The N-terminal extension of Escherichia coli ribosomal protein L20 is important for ribosome assembly, but dispensable for translational feedback control

Abstract

The Escherichia coli autoregulatory ribosomal protein L20 consists of two structurally distinct domains. The C-terminal domain is globular and sits on the surface of the large ribosomal subunit whereas the N-terminal domain has an extended shape and penetrates deep into the RNA-rich core of the subunit. Many other ribosomal proteins have analogous internal or terminal extensions. However, the biological functions of these extended domains remain obscure. Here we show that the N-terminal tail of L20 is important for ribosome assembly in vivo. Indeed, a truncated version of L20 without its N-terminal tail is unable to complement the deletion of rplT, the gene encoding L20. In addition, this L20 truncation confers a lethal-dominant phenotype, suggesting that the N-terminal domain is essential for cell growth because it could be required for ribosome assembly. Supporting this hypothesis, partial deletions of the N-terminal tail of the protein are shown to cause a slow-growth phenotype due to altered ribosome assembly in vivo as large amounts of intermediate 40S ribosomal particles accumulate. In addition to being a ribosomal protein, L20 also acts as an autogenous repressor.
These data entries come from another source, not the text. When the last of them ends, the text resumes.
`src/rtl/dmem_pkg.sv`:
```
// rtl/dmem_pkg.sv - shared types and constants for the MEM-stage data-memory port
package dmem_pkg;

  typedef enum logic [2:0] {
    LD_NONE = 3'd0,
    LD_W    = 3'd1,
    LD_H    = 3'd2,
    LD_B    = 3'd3,
    LD_HU   = 3'd4,
    LD_BU   = 3'd5
  } load_e;

  typedef enum logic [1:0] {
    ST_IDLE = 2'd0,
    ST_REQ  = 2'd1,
    ST_RESP = 2'd2,
    ST_DONE = 2'd3
  } state_e;

  localparam logic [3:0] BWEB_NONE = 4'b1111;

  // Encodings 110/111 are reserved and behave as "no load".
  function automatic load_e decode_load(input logic [2:0] code);
    case (code)
      3'd1:    decode_load = LD_W;
      3'd2:    decode_load = LD_H;
      3'd3:    decode_load = LD_B;
      3'd4:    decode_load = LD_HU;
      3'd5:    decode_load = LD_BU;
      default: decode_load = LD_NONE;
    endcase
  endfunction

endpackage

```
`src/rtl/load_align.sv`:
```
// rtl/load_align.sv - combinational lane selection and sign/zero extension of a read word
module load_align
  import dmem_pkg::*;
(
  input  logic [31:0] rdata_i,
  input  logic [1:0]  addr_lo_i,
  input  logic [2:0]  load_type_i,
  output logic [31:0] result_o
);

  logic [7:0]  byte_sel;
  logic [15:0] half_sel;
  load_e       ld_type;

  assign ld_type = decode_load(load_type_i);

  always_comb begin
    byte_sel = rdata_i[7:0];
    case (addr_lo_i)
      2'd0: byte_sel = rdata_i[7:0];
      2'd1: byte_sel = rdata_i[15:8];
      2'd2: byte_sel = rdata_i[23:16];
      2'd3: byte_sel = rdata_i[31:24];
      default: byte_sel = rdata_i[7:0];
    endcase
  end

  assign half_sel = addr_lo_i[1] ? rdata_i[31:16] : rdata_i[15:0];

  always_comb begin
    result_o = '0;
    case (ld_type)
      LD_W:    result_o = rdata_i;
      LD_H:    result_o = {{16{half_sel[15]}}, half_sel};
      LD_HU:   result_o = {16'h0000, half_sel};
      LD_B:    result_o = {{24{byte_sel[7]}}, byte_sel};
      LD_BU:   result_o = {24'h000000, byte_sel};
      default: result_o = '0;
    endcase
  end

endmodule

```
`src/rtl/dmem_bus_port.sv`:
```
// rtl/dmem_bus_port.sv - runs one EX/MEM load/store as a valid/ready bus transaction, stalling the pipe
module dmem_bus_port
  import dmem_pkg::*;
#(
  parameter int ADDR_W = 32,
  parameter int DATA_W = 32
) (
  input  logic              clk,
  input  logic              rst,
  input  logic [ADDR_W-1:0] mem_addr,
  input  logic [3:0]        mem_bweb,
  input  logic [DATA_W-1:0] mem_wdata,
  input  logic [2:0]        is_load,
  output logic              stall,
  output logic              bus_req_valid,
  input  logic              bus_req_ready,
  output logic [ADDR_W-1:0] bus_req_addr,
  output logic              bus_req_write,
  output logic [3:0]        bus_req_wstrb,
  output logic [DATA_W-1:0] bus_req_wdata,
  input  logic              bus_rsp_valid,
  input  logic [DATA_W-1:0] bus_rsp_rdata,
  input  logic              bus_rsp_err,
  output logic [DATA_W-1:0] load_data,
  output logic              load_valid,
  output logic              access_err
);

  state_e            state_q, state_d;
  logic              load_valid_q, load_valid_d;
  logic              access_err_q, access_err_d;
  logic [DATA_W-1:0] load_data_q, load_data_d;

  logic              is_store;
  logic              is_ld;
  logic              pending;
  logic              misaligned;
  logic              stall_c;
  load_e             ld_type;
  logic [DATA_W-1:0] aligned;

  // A store takes priority; a simultaneous load request is dropped.
  assign is_store   = (mem_bweb != BWEB_NONE);
  assign ld_type    = decode_load(is_load);
  assign is_ld      = !is_store && (ld_type != LD_NONE);
  assign pending    = is_store || is_ld;
  assign misaligned = is_ld &&
                      (((ld_type == LD_W) && (mem_addr[1:0] != 2'b00)) ||
                       (((ld_type == LD_H) || (ld_type == LD_HU)) && (mem_addr[1:0] == 2'b11)));

  load_align u_load_align (
    .rdata_i     (bus_rsp_rdata),
    .addr_lo_i   (mem_addr[1:0]),
    .load_type_i (is_load),
    .result_o    (aligned)
  );

  assign bus_req_addr  = {mem_addr[ADDR_W-1:2], 2'b00};
  assign bus_req_write = is_store;
  assign bus_req_wstrb = is_store ? ~mem_bweb : 4'b0000;
  assign bus_req_wdata = mem_wdata;

  always_comb begin
    state_d       = state_q;
    load_valid_d  = 1'b0;
    access_err_d  = 1'b0;
    load_data_d   = '0;
    bus_req_valid = 1'b0;
    stall_c       = 1'b0;
    case (state_q)
      ST_IDLE: begin
        if (pending) begin
          stall_c = 1'b1;
          if (misaligned) begin
            state_d      = ST_DONE;
            access_err_d = 1'b1;
          end else begin
            state_d = ST_REQ;
          end
        end
      end
      ST_REQ: begin
        stall_c       = 1'b1;
        bus_req_valid = 1'b1;
        if (bus_req_ready) begin
          state_d = ST_RESP;
        end
      end
      ST_RESP: begin
        stall_c = 1'b1;
        if (bus_rsp_valid) begin
          state_d = ST_DONE;
          if (bus_rsp_err) begin
            access_err_d = 1'b1;
          end else if (is_ld) begin
            load_valid_d = 1'b1;
            load_data_d  = aligned;
          end
        end
      end
      ST_DONE: begin
        state_d = ST_IDLE;
      end
      default: begin
        state_d = ST_IDLE;
      end
    endcase
  end

  always_ff @(posedge clk) begin
    if (rst) begin
      state_q      <= ST_IDLE;
      load_valid_q <= 1'b0;
      access_err_q <= 1'b0;
      load_data_q  <= '0;
    end else begin
      state_q      <= state_d;
      load_valid_q <= load_valid_d;
      access_err_q <= access_err_d;
      load_data_q  <= load_data_d;
    end
  end

  assign stall      = stall_c && !rst;
  assign load_valid = load_valid_q;
  assign access_err = access_err_q;
  assign load_data  = load_data_q;

endmodule

```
Using L20 truncations, we also show that the N-terminal tail of L20 is dispensable for autogenous control.

Keywords

• autogenous control
• protein structure
• ribosomal protein
• ribosome assembly
• rRNA
• IF3, translation initiation factor 3
• IPTG, isopropyl-β-D-thiogalactopyranoside
• PTH, peptidyl-tRNA hydrolase
• RT, reverse transcriptase
• SDS-PAGE, SDS-polyacrylamide gel electrophoresis.